Thursday, May 29, 2008

Music and Scent: Pete Yorn's Turn of The Century and L'Heure Bleue


The story of this connection between scent and music begins with a relationship, one that is now sadly severed. When I was a child I used to go visit an aunt in the summers and winters, and the scent of her home was Guerlain's L'Heure Bleue. She was ironically anti-scent, except for her beloved used of amber oil and crushed amber resin, she burned nag champa incense routinely, and her home was located up in the mountains. I remember the first time I dabbed L'Heure Bleue on, I instantly recognized it as a familiar scent, but I could not place it to my memory. As I sat in my truck later on that day with the air-conditioning blaring (it was summer) the realization suddenly hit me, it was the scent of my aunt's home, I felt an ache as I always do when thinking of my aunt. This reaction to L'Heure Bleue is not unknown, for many the scent is the scent of nostalgia with deep emotion.

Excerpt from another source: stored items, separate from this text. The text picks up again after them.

--- src/rtl/cdt_pkg.sv ---
package cdt_pkg;

    localparam int unsigned SYNC_DEPTH = 2;
    localparam int unsigned N_GAPS     = 2;
    localparam int unsigned GAP_UP     = 0;  // power turn-on gap
    localparam int unsigned GAP_DN     = 1;  // auxiliary turn-on gap

    typedef enum logic [2:0] {
        PH_SLEEP  = 3'd0,
        PH_AUX    = 3'd1,
        PH_GAP_UP = 3'd2,
        PH_PWR    = 3'd3,
        PH_GAP_DN = 3'd4
    } phase_e;

    typedef struct packed {
        logic pwr;
        logic aux_act;
        logic aux_oe;
    } drive_t;

    function automatic drive_t phase_drive(phase_e ph);
        drive_t d;
        d.pwr     = (ph == PH_PWR);
        d.aux_act = (ph == PH_AUX);
        d.aux_oe  = (ph != PH_SLEEP);
        return d;
    endfunction

    function automatic logic aux_pin(drive_t d, logic compl_mode);
        return d.aux_oe & (compl_mode ? d.aux_act : ~d.aux_act);
    endfunction

endpackage

--- src/rtl/cdt_sync.sv ---
module cdt_sync #(
    parameter int unsigned WIDTH  = 1,
    parameter int unsigned STAGES = 2
) (
    input  logic             clk,
    input  logic             rst,
    input  logic [WIDTH-1:0] d,
    output logic [WIDTH-1:0] q
);
    logic [STAGES-1:0][WIDTH-1:0] chain;

    always_ff @(posedge clk) begin
        if (rst) chain <= '0;
        else     chain <= {chain[STAGES-2:0], d};
    end

    assign q = chain[STAGES-1];
endmodule

--- src/rtl/cdt_dt_timer.sv ---
module cdt_dt_timer #(
    parameter int unsigned W = 8
) (
    input  logic         clk,
    input  logic         rst,
    input  logic         load,
    input  logic [W-1:0] len,
    input  logic         kill,
    input  logic         sense,
    output logic         busy,
    output logic         expire
);
    logic [W-1:0] cnt;

    assign busy   = (cnt != '0);
    assign expire = busy && ((cnt == W'(1)) || sense);

    always_ff @(posedge clk) begin
        if (rst || kill)  cnt <= '0;
        else if (load)    cnt <= len;
        else if (expire)  cnt <= '0;
        else if (busy)    cnt <= cnt - W'(1);
    end

    // a running gap only counts down, whatever the delay input does
    a_r13_count_down: assert property (@(posedge clk) disable iff (rst)
        (busy && !load && !kill) |=> (cnt < $past(cnt)));

    // a sense strobe during a running gap ends it
    a_r6_sense_ends_gap: assert property (@(posedge clk) disable iff (rst)
        (busy && sense && !load && !kill) |=> !busy);
endmodule

--- src/rtl/cdt_phase_seq.sv ---
module cdt_phase_seq
    import cdt_pkg::*;
#(
    parameter int unsigned W = 8
) (
    input  logic         clk,
    input  logic         rst,
    input  logic         pwm_s,
    input  logic         en_s,
    input  logic         zvs_up_s,
    input  logic         zvs_dn_s,
    input  logic [W-1:0] t_up,
    input  logic [W-1:0] t_dn,
    output drive_t       drv
);
    phase_e phase, nxt;
    logic   pwm_d;
    logic   rise, fall;

    logic [N_GAPS-1:0]        load, kill, sense, busy, expire;
    logic [N_GAPS-1:0][W-1:0] len;

    assign rise = pwm_s & ~pwm_d;
    assign fall = ~pwm_s & pwm_d;

    assign len[GAP_UP]   = t_up;
    assign len[GAP_DN]   = t_dn;
    assign sense[GAP_UP] = zvs_up_s;
    assign sense[GAP_DN] = zvs_dn_s;

    for (genvar g = 0; g < N_GAPS; g++) begin : g_gap
        cdt_dt_timer #(.W(W)) tmr_i (
            .clk    (clk),
            .rst    (rst),
            .load   (load[g]),
            .len    (len[g]),
            .kill   (kill[g]),
            .sense  (sense[g]),
            .busy   (busy[g]),
            .expire (expire[g])
        );
    end

    always_comb begin
        nxt  = phase;
        load = '0;
        kill = '0;
        if (!en_s) begin
            nxt  = PH_SLEEP;
            kill = '1;
        end else if (phase == PH_SLEEP) begin
            nxt = pwm_s ? PH_PWR : PH_AUX;
        end else if (rise) begin
            kill[GAP_DN] = 1'b1;
            load[GAP_UP] = (t_up != '0);
            nxt          = (t_up == '0) ? PH_PWR : PH_GAP_UP;
        end else if (fall) begin
            kill[GAP_UP] = 1'b1;
            load[GAP_DN] = (t_dn != '0);
            nxt          = (t_dn == '0) ? PH_AUX : PH_GAP_DN;
        end else if (phase == PH_GAP_UP && expire[GAP_UP]) begin
            nxt = PH_PWR;
        end else if (phase == PH_GAP_DN && expire[GAP_DN]) begin
            nxt = PH_AUX;
        end
    end

    always_ff @(posedge clk) begin
        if (rst) begin
            phase <= PH_SLEEP;
            pwm_d <= 1'b0;
        end else begin
            phase <= nxt;
            pwm_d <= pwm_s;
        end
    end

    assign drv = phase_drive(phase);

    a_r3_rise_drops_aux: assert property (@(posedge clk) disable iff (rst)
        (en_s && phase != PH_SLEEP && rise) |=> !drv.aux_act);

    a_r4_fall_drops_pwr: assert property (@(posedge clk) disable iff (rst)
        (en_s && phase != PH_SLEEP && fall) |=> !drv.pwr);

    a_r9_sleep_safe: assert property (@(posedge clk) disable iff (rst)
        !en_s |=> (!drv.pwr && !drv.aux_oe));

    a_r10_wake_level: assert property (@(posedge clk) disable iff (rst)
        (en_s && phase == PH_SLEEP) |=>
            (drv.pwr == $past(pwm_s)) && (drv.aux_act == !$past(pwm_s)));
endmodule

--- src/rtl/cdt_gen.sv ---
module cdt_gen
    import cdt_pkg::*;
#(
    parameter int unsigned DLY_W = 8
) (
    input  logic             clk,
    input  logic             rst,
    input  logic             pwm_in,
    input  logic             en_in,
    input  logic             zvs_pwr_in,
    input  logic             zvs_aux_in,
    input  logic             aux_compl,
    input  logic [DLY_W-1:0] t_pwr_dly,
    input  logic [DLY_W-1:0] t_aux_dly,
    output logic             pwr_drv,
    output logic             aux_lvl,
    output logic             aux_oe
);
    localparam int unsigned N_ASYNC = 4;

    logic [N_ASYNC-1:0] raw_in, syn;
    drive_t             drv;

    assign raw_in = {en_in, pwm_in, zvs_pwr_in, zvs_aux_in};

    cdt_sync #(.WIDTH(N_ASYNC), .STAGES(SYNC_DEPTH)) sync_i (
        .clk (clk),
        .rst (rst),
        .d   (raw_in),
        .q   (syn)
    );

    cdt_phase_seq #(.W(DLY_W)) seq_i (
        .clk      (clk),
        .rst      (rst),
        .pwm_s    (syn[2]),
        .en_s     (syn[3]),
        .zvs_up_s (syn[1]),
        .zvs_dn_s (syn[0]),
        .t_up     (t_pwr_dly),
        .t_dn     (t_aux_dly),
        .drv      (drv)
    );

    assign pwr_drv = drv.pwr;
    assign aux_oe  = drv.aux_oe;
    assign aux_lvl = aux_pin(drv, aux_compl);

    // power and active auxiliary never overlap at the pins
    a_r12_no_overlap: assert property (@(posedge clk) disable iff (rst)
        !(pwr_drv && aux_oe && (aux_lvl == aux_compl)));
endmodule

--- config.mk ---
export PLATFORM = sky130hd
export DESIGN_NAME = cdt_gen
export DESIGN_NICKNAME = d
export VERILOG_FILES = /design/src/rtl/cdt_pkg.sv /design/src/rtl/cdt_sync.sv /design/src/rtl/cdt_dt_timer.sv /design/src/rtl/cdt_phase_seq.sv /design/src/rtl/cdt_gen.sv
export SDC_FILE = /design/constraint.sdc
export NUM_CORES = 1
export LEC_CHECK = 0
export BUFFER_PORTS_ARGS = -buffer_cell sky130_fd_sc_hd__buf_2
export CAP_MARGIN = 25
export CORE_AREA = 2 2 66 68
export DETAILED_ROUTE_END_ITERATION = 6
export DIE_AREA = 0 0 68 70
export GPL_TIMING_DRIVEN = 1
export HOLD_SLACK_MARGIN = 0.12
export MAX_ROUTING_LAYER = met4
export PLACE_DENSITY = 0.65
export SYNTH_ARGS = -nofsm -noshare
export SYNTH_HDL_FRONTEND = slang
export SYNTH_SLANG_ARGS = --single-unit
--- constraint.sdc ---
create_clock -name clk -period 1.9 [get_ports clk]
set_input_delay 0 -clock clk [delete_from_list [all_inputs] [get_ports clk]]
set_output_delay 0 -clock clk [all_outputs]
set_load 0.1 [all_outputs]
==> flow_summary.toml, run 1 <==
[placed_design]
pre_cts_ws_ps = 154
place_congestion = 0.856
dp_hpwl_um = 2550
port_buffers = 25

[synth]
synth_cells = 184
syn-num-nets = 213
synth_simple_gate_area_share_pct = 30.9
yosysUniqueCellTypes = 42
synth_seq_cells = 28
synth-compound-area-share_pct = 15.5
synth_mux_area_share_pct = 2.03
ys_seq_area_share_pct = 36.4
synth_area_um2 = 1540
synth_top_family_by_area = "simple AND/OR/NAND/NOR gates"
avgSynthCellArea_um2 = 8.36
synth-adder-area-share_pct = 4.88
synthXorXnorAreaFrac_pct = 6.26
synth-warning-count = 0

[layout]
syn_to_final_growth_pct = 37.5
diodes = 0
final_cell_mix = "dfxtp_1 (28), nor2_1 (27), dlygate4sd3_1 (25), buf_2 (25), nor3_1 (13)"
final_common_cell = "dfxtp_1"
drive_above_1_share_pct = 22.3
final_net_count = 272

[die]
die_area_um2 = 4760
initial_utilization_pct = 37.1
die_h_um = 70
core_um2 = 4140
num_rows = 24
die_w_um = 68
io_pins = 26

[sta]
tightest_slew_ps = 629
finalSetupViolations = 0
drv_slew = 0
slew_headroom_pct = 57.8
holdWs_ps = 430
hold_viol = 0
fin_skew_ps = 8.13
fin_crit_sh_pct = 99.6
fin_crit_ps = 1890
worst_slack_ps = 7.93
max_freq_ghz = 0.529
setup_tns_ps = 0

[clock_network]
clk_latency_ps = 280
clockBufferDepth = 2
path_clk_slew_ps = 100
htree_levels = 1
tritoncts = "built"
root_buffer = "clkbuf_8"
cts_buffers = 3
cts.sinks = 28

[power]
internal-power_w = 0.000943
power.leakage_nw = 0.871
p_clk_share_pct = 39.9
ir_worst_vdd_uv = 463
sw_frac_of_total_pct = 21.0
p_seq_share_pct = 50.4
power_frac_comb_pct = 9.7
powerDensity_nw_per_um2 = 565
switchingPower_w = 0.000251

[status]
status = "finished, final reports clean"

[grt]
grt.total_usage_pct = 16.8
grt-ovfl-total = 0
first_global_vias = 1409
grt_pass1_wl_um = 6140
grt_max_degree = 17
antenna_found_initial = 0

[route]
dr.pass1.iters = 4
vias = 1529
vias_per_cell = 5.20
antenna_left = 0
drc = 0
wl_um = 3800
drt-initial-drc-count = 143
avgRoutedWirePerCell_um = 12.9

[worst_setup_path]
ff2ff_path_depth = 5
critPathKind = "input pin to register"
worst-path-max-fanout = 3
r2r_end = "seq_i.g_gap[0].tmr_i.cnt[5]$_SDFFE_PP0P_"
required_ps = 2110
r2r_slack_ps = 130
endpoint_kind = "register"
critical_path_arrival_ps = 2100
start_kind = "input pin"
timing.rr.start = "seq_i.g_gap[0].tmr_i.cnt[0]$_SDFFE_PP0P_"

[worst_hold_path]
worstHoldEndpoint = "aux_lvl"
hp-class = "input pin to output pin"
min_path_cells = 3
hold_start = "aux_compl"

[job]
maxCapViolations = 0
cell families after synthesis:
| family | after synthesis |
|---|---|
| DFF | 28 |
| AOI/OAI and AO/OA | 33 |
| xor gates and xnor gates | 11 |
| and+or+nand+nor | 89 |
| adders and majority gates | 6 |
| buffers and inverters | 14 |
| muxes | 3 |
routing by layer:
layer / GRT usage [%] / vias to the layer above / share of wire [%] / routed length, um
met3: 1.45 / 6 / 4.1 / 155
met1: 23.3 / 705 / 46 / 1760
met5: - / - / 0 / 0
met4: 5.11 / 0 / 2.1 / 79
met2: 25.8 / 41 / 47 / 1800
li1: - / 777 / - / -
power by group through the flow:
| stage | combinational, W | clock [W] | sequential (W) |
|---|---|---|---|
| 5_1_grt | 0.000125 | 0.000506 | 0.000604 |
| 6_report | 0.000116 | 0.000477 | 0.000602 |
| 3_3_place_gp | 0.0000719 | 0 | 0.000616 |
| 3_5_place_dp | 0.0000721 | 0 | 0.000616 |
| 2_1_floorplan | 0.0000377 | 0 | 0.000613 |
| 4_1_cts | 0.000112 | 0.000482 | 0.000602 |
final cells by class:
cell class / count / area [um2]
inverters: 8 / 32.5
well taps: 52 / 65.1
repair buffers: 60 / 450
clock buffers: 3 / 41.3
fillers: 377 / 2030
multi-input cells: 142 / 936
clock inverters: 1 / 30.0
flip-flops and latches: 28 / 561
how the worst max path moves through the flow:
stage / from / to / slack, ps / depth (start not counted)
finish: t_pwr_dly[0] / seq_i.g_gap[0].tmr_i.cnt[2]$_SDFFE_PP0P_ / 8 / 7
global route: t_pwr_dly[1] / seq_i.g_gap[0].tmr_i.cnt[2]$_SDFFE_PP0P_ / -8 / 7
CTS: t_pwr_dly[5] / seq_i.g_gap[0].tmr_i.cnt[2]$_SDFFE_PP0P_ / 10 / 7
detailed placement: seq_i.g_gap[0].tmr_i.cnt[2]$_SDFFE_PP0P_ / seq_i.g_gap[0].tmr_i.cnt[2]$_SDFFE_PP0P_ / 150 / 6
global placement: seq_i.phase[0]$_SDFFE_PP0P_ / seq_i.g_gap[0].tmr_i.cnt[2]$_SDFFE_PP0P_ / 150 / 6
floorplan: seq_i.phase[0]$_SDFFE_PP0P_ / pwr_drv / 10 / 3
cell usage after synthesis:
master / number / area (um2)
a211oi_1: 2 / 15.0
nor3_1: 13 / 65.1
nor2b_1: 12 / 75.1
nand2b_1: 2 / 12.5
inv_1: 7 / 26.3
a31o_2: 1 / 8.76
o31ai_1: 3 / 22.5
dfxtp_1: 28 / 561
clkbuf_1: 4 / 15.0
or3_1: 1 / 6.26
inv_2: 1 / 3.75
o21ai_0: 4 / 20.0
buf_6: 1 / 11.3
nor4_1: 4 / 25.0
nor2_2: 2 / 12.5
a22oi_1: 6 / 45.0
mux2_2: 1 / 11.3
or4_4: 1 / 11.3
a2111oi_0: 1 / 8.76
buf_2: 1 / 5.00
a31oi_1: 3 / 18.8
o21ai_1: 1 / 5.00
or2_2: 2 / 12.5
ha_1: 6 / 75.1
nand3_1: 4 / 20.0
or4_1: 2 / 15.0
xnor2_1: 5 / 43.8
o2bb2ai_1: 1 / 8.76
a2bb2oi_1: 4 / 35.0
or4_2: 1 / 8.76
and3_1: 3 / 18.8
a211o_2: 1 / 10.0
o311ai_0: 1 / 8.76
a221oi_1: 2 / 17.5
nor4_4: 1 / 21.3
a21oi_1: 3 / 15.0
xor2_1: 6 / 52.6
nor3_4: 1 / 16.3
mux2i_1: 2 / 20.0
nor2_1: 27 / 101
nand2_1: 12 / 45.0
nor4b_1: 1 / 8.76
critical path, stage by stage:
cell,delay [ps]
dlygate4sd3_1,550
buf_2,140
or4_4,540
nor2_4,140
nor3_1,80
or4_1,520
a21oi_1,130
registers in the layout, summed over array words and instances (netlist names):
register / flops
seq_i.g_gap.tmr_i.cnt: 16
sync_i.chain: 4
sync_i.q: 4
seq_i.phase: 3
seq_i.pwm_d: 1
per-stage QoR:
stage / instances / utilization, % / instance area, um2 / total power [W]
after floorplan: 184 / - / 1550 / 0.000651
after global placement: 264 / 42.9 / 1780 / 0.000687
after detailed placement: 264 / 42.9 / 1780 / 0.000688
after CTS: 293 / 50.7 / 2100 / 0.00120
after global routing: 294 / 51.1 / 2120 / 0.00123
final: 294 / 51.1 / 2120 / 0.00119
repair_timing:
| action | CTS | global route |
|---|---|---|
| endpoints found under the hold margin | 25 | 0 |
| setup endpoints to repair | 0 | 2 |
| hold buffers | 25 | 0 |
| resized for setup | 0 | 2 |
| setup buffers | 0 | 1 |
Power figures use the tool's default switching activity.
==> inputs of run 2 (changes only) <==
Settings changed: SLEW_MARGIN set to 20.
Clock period 1.9 ns to 2.4 ns, I/O delays scaled along.
==> run 2 against run 1 <==
  * Critical path depth up 1
  * Clock power down 37%
  * Non-clock buffer count down 9
  * Power down 28%
  * Clock-buffer cell count up 1
  * Wire length down 6.3%
  * Critical path type unchanged
  * Critical endpoint is now seq_i.g_gap[1].tmr_i.cnt[2]$_SDFFE_PP0P_
  * Largest cell class unchanged
==> flow_summary.toml, run 2 (synthesis gave the netlist of run 1 again) <==
[status]
status = "finished, final reports clean"

[die]
num_rows = 24
die_area_um2 = 4760
die_w_um = 68
core_um2 = 4140
io_pins = 26
die_h_um = 70
initial_utilization_pct = 37.1

[grt]
grt-ovfl-total = 0
grt_pass1_wl_um = 6100
grt_max_degree = 16
antenna_found_initial = 0
grt.total_usage_pct = 16.8
first_global_vias = 1398

[route]
dr.pass1.iters = 4
avgRoutedWirePerCell_um = 12.5
vias = 1449
wl_um = 3560
vias_per_cell = 5.08
drt-initial-drc-count = 126
drc = 0
antenna_left = 0

[layout]
drive_above_1_share_pct = 18.5
utilization_pct = 48.7
final_net_count = 263
design_area_um2 = 2020
final_common_cell = "dfxtp_1"
final_cell_mix = "dfxtp_1 (28), nor2_1 (27), dlygate4sd3_1 (25), buf_2 (25), nor3_1 (13)"
syn_to_final_growth_pct = 31.1
largest_register = "seq_i.g_gap.tmr_i.cnt"
largest_register_ffs = 16
diodes = 0

[sta]
fin_crit_sh_pct = 81.9
finalSetupViolations = 0
tightest_slew_ps = 684
drv_slew = 0
slew_headroom_pct = 53.9
setup_tns_ps = 0
rsz0062_at_grt = "no"
hold_viol = 0
holdWs_ps = 428
fin_crit_ps = 1960
max_freq_ghz = 0.509
fin_skew_ps = 5.49

[clock_network]
clockBufferDepth = 2
root_buffer = "clkbuf_8"
path_clk_slew_ps = 100
tritoncts = "built"
clk_latency_ps = 270
cts.sinks = 28
htree_levels = 1
cts_buffers = 3

[power]
power_frac_comb_pct = 10.1
internal-power_w = 0.000668
p_clk_share_pct = 34.6
sw_frac_of_total_pct = 22.5
switchingPower_w = 0.000194
powerDensity_nw_per_um2 = 427
ir_worst_vdd_uv = 283
power.leakage_nw = 0.815
p_seq_share_pct = 55.3

[worst_setup_path]
critical_path_arrival_ps = 2180
required_ps = 2610
critPathKind = "input pin to register"
start_kind = "input pin"
endpoint_kind = "register"
worst-path-max-fanout = 11
r2r_slack_ps = 490

[worst_hold_path]
hp-class = "input pin to output pin"

[job]
maxCapViolations = 0

[placed_design]
place_area_um2 = 1710
dp_hpwl_um = 2550
port_buffers = 25
place_congestion = 0.808
run 2: per-stage QoR:
step | instances | setup WS [ps] | total power, W
after floorplan | 184 | 384 | 0.000514
after global placement | 256 | 524 | 0.000542
after detailed placement | 256 | 512 | 0.000542
after CTS | 285 | 478 | 0.000862
after global routing | 285 | 272 | 0.000891
final | 285 | 435 | 0.000862
run 2: what timing repair did:
action | CTS | global route
gates resized for setup | 0 | 0
buffers inserted | 0 | 0
hold buffers | 25 | 0
endpoints found under the hold margin | 25 | 0
run 2: area by class of cell:
| cell class | count | area [um2] |
|---|---|---|
| Multi-Input combinational cell | 142 | 923 |
| Tap cell | 52 | 65.1 |
| Timing Repair Buffer | 51 | 383 |
| Clock buffer | 4 | 55.1 |
| Inverter | 8 | 30.0 |
| Fill cell | 397 | 2130 |
| Sequential cell | 28 | 561 |
run 2: critical path, cell delays in order:
cell	delay [ps]
dlygate4sd3_1	530
buf_2	130
nor4_1	620
a2111oi_2	150
buf_4	220
nor2_1	290
a22oi_1	120
nor2_1	120
run 2: path summary, 6_finish.rpt:
path | from | endpoint | cells past startpoint
max | t_aux_dly[1] | seq_i.g_gap[1].tmr_i.cnt[2]$_SDFFE_PP0P_ | 8
min | aux_compl | aux_lvl | 3
max reg2reg | seq_i.g_gap[0].tmr_i.cnt[2]$_SDFFE_PP0P_ | seq_i.g_gap[0].tmr_i.cnt[2]$_SDFFE_PP0P_ | 5
min reg2reg | sync_i.chain[0]$_SDFF_PP0_ | sync_i.q[0]$_SDFF_PP0_ | 1
run 2: power by group through the flow:
stage	logic [W]	clock network (W)	registers [W]
6_report	0.0000869	0.000299	0.000477
5_1_grt	0.0000948	0.000318	0.000478
4_1_cts	0.0000859	0.000300	0.000477
3_5_place_dp	0.0000548	0	0.000487
3_3_place_gp	0.0000550	0	0.000487
2_1_floorplan	0.0000293	0	0.000485
run 2: routing by layer:
metal / share of wire (%) / up-vias / GRT usage (%)
li1: - / 750 / -
met1: 49 / 675 / 22.0
met2: 48 / 20 / 26.4
met3: 2.4 / 4 / 2.74
met4: 1.1 / 0 / 5.11
met5: 0 / - / -
==> inputs of run 3 (changes only) <==
Clock period 2.4 ns to 1.85 ns, I/O delays scaled along.
==> run 3 against run 2 <==
  * Worst hold slack worse by 130 ps
  * Clock power is 23% higher
  * Sequential cell count stayed put
  * Non-clock buffer count is 14 higher
  * Final cell count is 4.9% higher
  * Global-route usage grew 0.95 points
  * Clock skew down 2.0 ps
  * Utilization is 3.4 points higher
==> flow_summary.toml, run 3 (synthesis gave the netlist of run 1 again) <==
[status]
status = "finished, final reports clean"

[sta]
tightest_slew_ps = 613
holdWs_ps = 297
drv_slew = 0
worst_slack_ps = 68.7
rsz0062_at_grt = "yes"
fin_crit_sh_pct = 96.3
fin_crit_ps = 1780
setup_tns_ps = 0
finalSetupViolations = 0
hold_viol = 0
slew_headroom_pct = 58.8
max_freq_ghz = 0.561
fin_skew_ps = 3.46

[power]
ir_worst_vdd_uv = 337
power_frac_comb_pct = 11.1
internal-power_w = 0.000870
powerDensity_nw_per_um2 = 513
p_seq_share_pct = 55.6
p_clk_share_pct = 33.2
switchingPower_w = 0.000235
sw_frac_of_total_pct = 21.3
power.leakage_nw = 0.891

[route]
drt-initial-drc-count = 78
vias = 1524
vias_per_cell = 5.10
dr.pass1.iters = 4
avgRoutedWirePerCell_um = 12.5
drc = 0
wl_um = 3740
antenna_left = 0

[worst_hold_path]
hold_start = "t_pwr_dly[1]"
hp-class = "input pin to register"
min_path_cells = 5

[worst_setup_path]
start_kind = "input pin"
crit_end = "seq_i.g_gap[0].tmr_i.cnt[2]$_SDFFE_PP0P_"
endpoint_kind = "register"
required_ps = 2060
ff2ff_path_depth = 5
crit_start = "t_pwr_dly[3]"
critical_path_arrival_ps = 1990
r2r_slack_ps = 100
r2r_end = "seq_i.g_gap[0].tmr_i.cnt[2]$_SDFFE_PP0P_"
critPathKind = "input pin to register"
worst-path-max-fanout = 3
timing.rr.start = "seq_i.g_gap[0].tmr_i.cnt[2]$_SDFFE_PP0P_"

[clock_network]
clockBufferDepth = 2
tritoncts = "built"
htree_levels = 1
cts.sinks = 28
cts_buffers = 3
root_buffer = "clkbuf_8"
path_clk_slew_ps = 90
clk_latency_ps = 270

[placed_design]
place_area_um2 = 1810
placed_cells = 268
place_congestion = 0.853
dp_hpwl_um = 2580
port_buffers = 25
pre_cts_ws_ps = 108

[layout]
syn_to_final_growth_pct = 40.1
final_cell_mix = "nor2_1 (26), dfxtp_1 (26), dlygate4sd3_1 (25), buf_2 (25), buf_4 (15)"
final_net_count = 277
diodes = 0
design_area_um2 = 2160
final_cell_count_no_fill = 299
drive_above_1_share_pct = 25.9
largest_register = "seq_i.g_gap.tmr_i.cnt"
largest_register_ffs = 16

[job]
maxCapViolations = 0

[die]
initial_utilization_pct = 37.1
die_w_um = 68
io_pins = 26
die_area_um2 = 4760
core_um2 = 4140
num_rows = 24
die_h_um = 70

[grt]
grt_pass1_wl_um = 6370
antenna_found_initial = 0
grt_max_degree = 16
first_global_vias = 1464
grt-ovfl-total = 0
grt.total_usage_pct = 17.8
-- run 3: final cells by class --
class	instances	area, um2
fill	389	1990
multi-input combinational	142	950
sequential	28	566
timing repair buffer	65	488
tap	52	65.1
clock buffer	4	55.1
inverter	8	32.5
-- run 3: power groups by stage --
stage | combinational, W | clock (W) | sequential (W)
2_1_floorplan | 0.0000388 | 0 | 0.000629
5_1_grt | 0.000134 | 0.000411 | 0.000617
6_report | 0.000123 | 0.000367 | 0.000615
4_1_cts | 0.000118 | 0.000387 | 0.000616
3_5_place_dp | 0.0000785 | 0 | 0.000630
3_3_place_gp | 0.0000785 | 0 | 0.000630
-- run 3: how the worst min path moves through the flow --
| stage | endpoint | slack (ps) |
|---|---|---|
| after floorplan | sync_i.chain[0]$_SDFF_PP0_ | 130 |
| after global placement | sync_i.chain[0]$_SDFF_PP0_ | 210 |
| after detailed placement | sync_i.chain[0]$_SDFF_PP0_ | 210 |
| after CTS | seq_i.phase[0]$_SDFFE_PP0P_ | 250 |
| after global routing | seq_i.g_gap[0].tmr_i.cnt[1]$_SDFFE_PP0P_ | 310 |
| final | seq_i.g_gap[0].tmr_i.cnt[1]$_SDFFE_PP0P_ | 300 |
-- run 3: what timing repair did --
action                                 in CTS  in global routing
endpoints found under the hold margin      25                  0
resized for setup                           0                  7
setup endpoints to repair                   0                 13
setup buffers                               0                  2
hold buffers                               25                  0
-- run 3: layer usage --
metal | up-vias | routed length, um | GRT usage [%]
met5 | - | 0 | -
met4 | 0 | 89 | 5.78
met3 | 12 | 128 | 2.74
met2 | 41 | 1840 | 28.9
met1 | 691 | 1680 | 22.3
li1 | 780 | - | -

The truth is I cannot wear L'Heure Bleue, I admire it greatly, and out of three greats of Guerlain* it is the one I can wear that shows its true greatness, but the sheer emotional quality of this scent is not something I can spend a day in, it leaves me feeling emotionally drained and in that mood to look over photo albums and tear up a bit. It is the scent of the past in all of its tender pain.

Listening to Pete Yorn's Turn of the Century is to be wrapped up in the loss of a relationship when catching the random glimpse of lover years later and remembering the loss vividly through the fuzzy haze of twilight. The story behind the song is wonderful for it is not based on a relationship of Yorn's but on a fictional relationship. A few years before Baz Luhrman would bring Moulin Rouge to screen, Yorn met Luhrman at a party, where Luhrman told Yorn about the lovers in Moulin Rouge, Yorn was so taken by the story, he ended up writing a song. It's funny but Yorn in the end, got a greater depth of emotion from Luhrman's story, than Luhrman would with his movie.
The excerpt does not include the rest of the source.